General characteristics
- Tonnage: 2,057 gross register tons (GRT); 1,459 net register tons (NRT);
- Length: 292.5 ft (89.2 m)
- Beam: 38.2 ft (11.6 m)
- Draught: 26.2 ft (8.0 m)
- Installed power: 280 hp
- Propulsion: 1 – 2 cylinder steam engine; 1 screw;

= SS Aleppo =

SS Aleppo was a British passenger cargo vessel, launched on 1 November 1864, measuring 292.5 feet by 38.2 feet, 2,057 gross tonnage, built in Glasgow by J & G Thomson, Govan. She made her first North Atlantic voyage from Liverpool to Halifax to New York City beginning on 15 September 1865. The Aleppo had accommodation for 46 first class and 593 third class passengers. The ship was commissioned for the British & Foreign Steam Navigation Company, Glasgow, a company established in 1855 to run the Mediterranean shipping interests of the investors of the British and North American Royal Mail Steam-Packet Company, the forerunner of the Cunard Line. In 1878 the firms were reorganised, the British & Foreign Steam Navigation Company and its ships were merged into the Cunard Steam Ship Co. Ltd., and Aleppo was transferred on 7 September 1878.

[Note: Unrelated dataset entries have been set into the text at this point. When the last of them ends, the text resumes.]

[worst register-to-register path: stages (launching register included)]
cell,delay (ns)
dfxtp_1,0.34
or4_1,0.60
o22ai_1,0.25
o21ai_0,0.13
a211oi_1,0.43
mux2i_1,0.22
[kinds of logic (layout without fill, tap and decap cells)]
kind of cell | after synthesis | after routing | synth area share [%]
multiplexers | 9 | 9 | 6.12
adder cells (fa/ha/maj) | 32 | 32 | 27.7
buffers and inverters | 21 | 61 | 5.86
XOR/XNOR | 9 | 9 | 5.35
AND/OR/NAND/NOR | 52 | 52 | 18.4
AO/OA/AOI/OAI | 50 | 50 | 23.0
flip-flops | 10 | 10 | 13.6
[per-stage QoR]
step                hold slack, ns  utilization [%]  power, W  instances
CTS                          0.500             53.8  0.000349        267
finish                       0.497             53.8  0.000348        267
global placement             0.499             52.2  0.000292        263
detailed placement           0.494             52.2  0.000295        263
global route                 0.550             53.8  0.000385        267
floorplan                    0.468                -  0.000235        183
===== src/rtl/sap_pkg.sv =====
package sap_pkg;

  // True when slot bit time 'pos' carries one of the data bits.
  function automatic logic in_data_window(input int pos, input logic front,
                                          input int data_w, input int slot_w);
    if (front) return (pos < data_w);
    return (pos >= slot_w - data_w) && (pos < slot_w);
  endfunction

  // Sample bit number sent or received at slot bit time 'pos'.
  function automatic int data_bit_index(input int pos, input logic front,
                                        input logic msb, input int data_w,
                                        input int slot_w);
    int k;
    k = front ? pos : pos - (slot_w - data_w);
    return msb ? (data_w - 1 - k) : k;
  endfunction

endpackage
<file path="config.mk">
export PLATFORM = sky130hd
export DESIGN_NAME = cell_supervisor
export DESIGN_NICKNAME = d
export VERILOG_FILES = /design/src/rtl/cell_sup_pkg.sv /design/src/rtl/cell_sup_timers.sv /design/src/rtl/cell_sup_ctrl.sv /design/src/rtl/cell_supervisor.sv
export SDC_FILE = /design/constraint.sdc
export NUM_CORES = 1
export LEC_CHECK = 0
export ABC_AREA = 0
export CAP_MARGIN = 30
export CORE_MARGIN = 2
export CORE_UTILIZATION = 45
export DETAILED_ROUTE_END_ITERATION = 6
export PLACE_DENSITY = 0.77
export REMOVE_ABC_BUFFERS = 1
export SLEW_MARGIN = 40
export SYNTH_ARGS = -nofsm -noshare
export SYNTH_HDL_FRONTEND = slang
export SYNTH_SLANG_ARGS = --single-unit
</file>
<file path="constraint.sdc">
create_clock -name clk -period 3.94 [get_ports clk]
set_clock_uncertainty 0.1 [all_clocks]
set_input_delay 0.788 -clock clk [delete_from_list [all_inputs] [get_ports clk]]
set_output_delay 0.788 -clock clk [all_outputs]
set_load 0.05 [all_outputs]
</file>
<file path="src/rtl/cell_sup_pkg.sv">
`timescale 1ns/1ps
package cell_sup_pkg;

  localparam int NUM_CH = 2;
  localparam int CH_BAL = 0;
  localparam int CH_OC  = 1;

  // Strobes from control to the delay datapath, one bit per channel.
  typedef struct packed {
    logic [NUM_CH-1:0] cntEn;
    logic [NUM_CH-1:0] cntClr;
    logic [NUM_CH-1:0] relPhase;
  } timerCtl_t;

  // Delay code to left-shift of the base length.
  function automatic logic [1:0] selToShift(input logic [1:0] sel);
    case (sel)
      2'b01:   selToShift = 2'd0;
      2'b10:   selToShift = 2'd2;
      default: selToShift = 2'd1;
    endcase
  endfunction

endpackage

</file>
<file path="src/rtl/cell_sup_timers.sv">
`timescale 1ns/1ps
module cell_sup_timers
  import cell_sup_pkg::*;
#(
  parameter int DET_UNIT   = 128,
  parameter int REL_UNIT   = 1,
  parameter int TEST_SHIFT = 6,
  parameter int CNT_W      = 10
) (
  input  logic              clk,
  input  logic              rstN,
  input  timerCtl_t         ctl,
  input  logic              testMode,
  input  logic [1:0]        balDetSel,
  input  logic [1:0]        balRelSel,
  input  logic [1:0]        ocDetSel,
  input  logic [1:0]        ocRelSel,
  output logic [NUM_CH-1:0] expired
);

  logic [1:0] detSelArr [NUM_CH];
  logic [1:0] relSelArr [NUM_CH];

  assign detSelArr[CH_BAL] = balDetSel;
  assign detSelArr[CH_OC]  = ocDetSel;
  assign relSelArr[CH_BAL] = balRelSel;
  assign relSelArr[CH_OC]  = ocRelSel;

  for (genvar ch = 0; ch < NUM_CH; ch++) begin : g_ch
    logic [CNT_W-1:0] cnt;
    logic [CNT_W-1:0] detFull;
    logic [CNT_W-1:0] detLen;
    logic [CNT_W-1:0] relLen;
    logic [CNT_W-1:0] lim;

    always_comb begin
      detFull = CNT_W'(DET_UNIT) << selToShift(detSelArr[ch]);
      detLen  = testMode ? (detFull >> TEST_SHIFT) : detFull;
      if (detLen == '0) detLen = CNT_W'(1);
      relLen  = CNT_W'(REL_UNIT) << selToShift(relSelArr[ch]);
      lim     = ctl.relPhase[ch] ? relLen : detLen;
    end

    assign expired[ch] = ctl.cntEn[ch] && (cnt >= lim - CNT_W'(1));

    always_ff @(posedge clk) begin
      if (!rstN || ctl.cntClr[ch]) begin
        cnt <= '0;
      end else if (ctl.cntEn[ch]) begin
        cnt <= expired[ch] ? '0 : cnt + CNT_W'(1);
      end
    end
  end

endmodule

</file>
<file path="src/rtl/cell_sup_ctrl.sv">
`timescale 1ns/1ps
module cell_sup_ctrl
  import cell_sup_pkg::*;
(
  input  logic              clk,
  input  logic              rstN,
  input  logic              tick,
  input  logic              powerSave,
  input  logic              balAbove,
  input  logic              balBelow,
  input  logic              ocAbove,
  input  logic              ocBelow,
  input  logic [NUM_CH-1:0] expired,
  output timerCtl_t         ctl,
  output logic              balState,
  output logic              ocState
);

  logic [NUM_CH-1:0] qualify;

  // In normal status look for the detect flag, otherwise the release flag.
  assign qualify[CH_BAL] = balState ? balBelow : balAbove;
  assign qualify[CH_OC]  = ocState  ? ocBelow  : ocAbove;

  always_comb begin
    ctl.cntEn    = qualify & {NUM_CH{tick & ~powerSave}};
    ctl.cntClr   = ~qualify | {NUM_CH{powerSave}};
    ctl.relPhase = '0;
    ctl.relPhase[CH_BAL] = balState;
    ctl.relPhase[CH_OC]  = ocState;
  end

  always_ff @(posedge clk) begin
    if (!rstN || powerSave) begin
      balState <= 1'b0;
      ocState  <= 1'b0;
    end else begin
      if (expired[CH_BAL]) balState <= ~balState;
      if (expired[CH_OC])  ocState  <= ~ocState;
    end
  end

endmodule

</file>
<file path="src/rtl/cell_supervisor.sv">
`timescale 1ns/1ps
module cell_supervisor
  import cell_sup_pkg::*;
#(
  parameter int DET_UNIT   = 128,
  parameter int REL_UNIT   = 1,
  parameter int TEST_SHIFT = 6
) (
  input  logic       clk,
  input  logic       rstN,
  input  logic       tick,
  input  logic       testMode,
  input  logic       powerSave,
  input  logic       balAbove,
  input  logic       balBelow,
  input  logic       ocAbove,
  input  logic       ocBelow,
  input  logic [1:0] balDetSel,
  input  logic [1:0] balRelSel,
  input  logic [1:0] ocDetSel,
  input  logic [1:0] ocRelSel,
  input  logic       ocOpenDrain,
  input  logic       ocActiveLow,
  output logic       balSwN,
  output logic       ocOe,
  output logic       ocData,
  output logic       cfgError
);

  localparam int MAX_LEN = ((DET_UNIT > REL_UNIT) ? DET_UNIT : REL_UNIT) * 4;
  localparam int CNT_W   = $clog2(MAX_LEN + 1);

  timerCtl_t         ctl;
  logic [NUM_CH-1:0] expired;
  logic              balState;
  logic              ocState;
  logic              ocLevel;

  cell_sup_ctrl u_ctrl (
    .clk       (clk),
    .rstN      (rstN),
    .tick      (tick),
    .powerSave (powerSave),
    .balAbove  (balAbove),
    .balBelow  (balBelow),
    .ocAbove   (ocAbove),
    .ocBelow   (ocBelow),
    .expired   (expired),
    .ctl       (ctl),
    .balState  (balState),
    .ocState   (ocState)
  );

  cell_sup_timers #(
    .DET_UNIT   (DET_UNIT),
    .REL_UNIT   (REL_UNIT),
    .TEST_SHIFT (TEST_SHIFT),
    .CNT_W      (CNT_W)
  ) u_timers (
    .clk       (clk),
    .rstN      (rstN),
    .ctl       (ctl),
    .testMode  (testMode),
    .balDetSel (balDetSel),
    .balRelSel (balRelSel),
    .ocDetSel  (ocDetSel),
    .ocRelSel  (ocRelSel),
    .expired   (expired)
  );

  // Overcharge also pulls the balancing switch on; power-save forces it off.
  assign balSwN = powerSave | ~(balState | ocState);

  assign ocLevel = (ocState & ~powerSave) ^ ocActiveLow;
  assign ocOe    = ocOpenDrain ? ~ocLevel : 1'b1;
  assign ocData  = ocOpenDrain ? 1'b0 : ocLevel;

  assign cfgError = selToShift(ocDetSel) < selToShift(balDetSel);

endmodule

</file>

In 1880, the ship was fitted with compound engines and in 1890, the SS Aleppo was re-engined with triple-expansion engines by J. Howden & Co. The ship made its last North Atlantic voyage from Liverpool to Boston on 24 March 1892. In 1905, the SS Aleppo was broken up at Preston by Thos. W. Ward.
 Her figurehead is preserved in the collections of Mystic Seaport, Connecticut.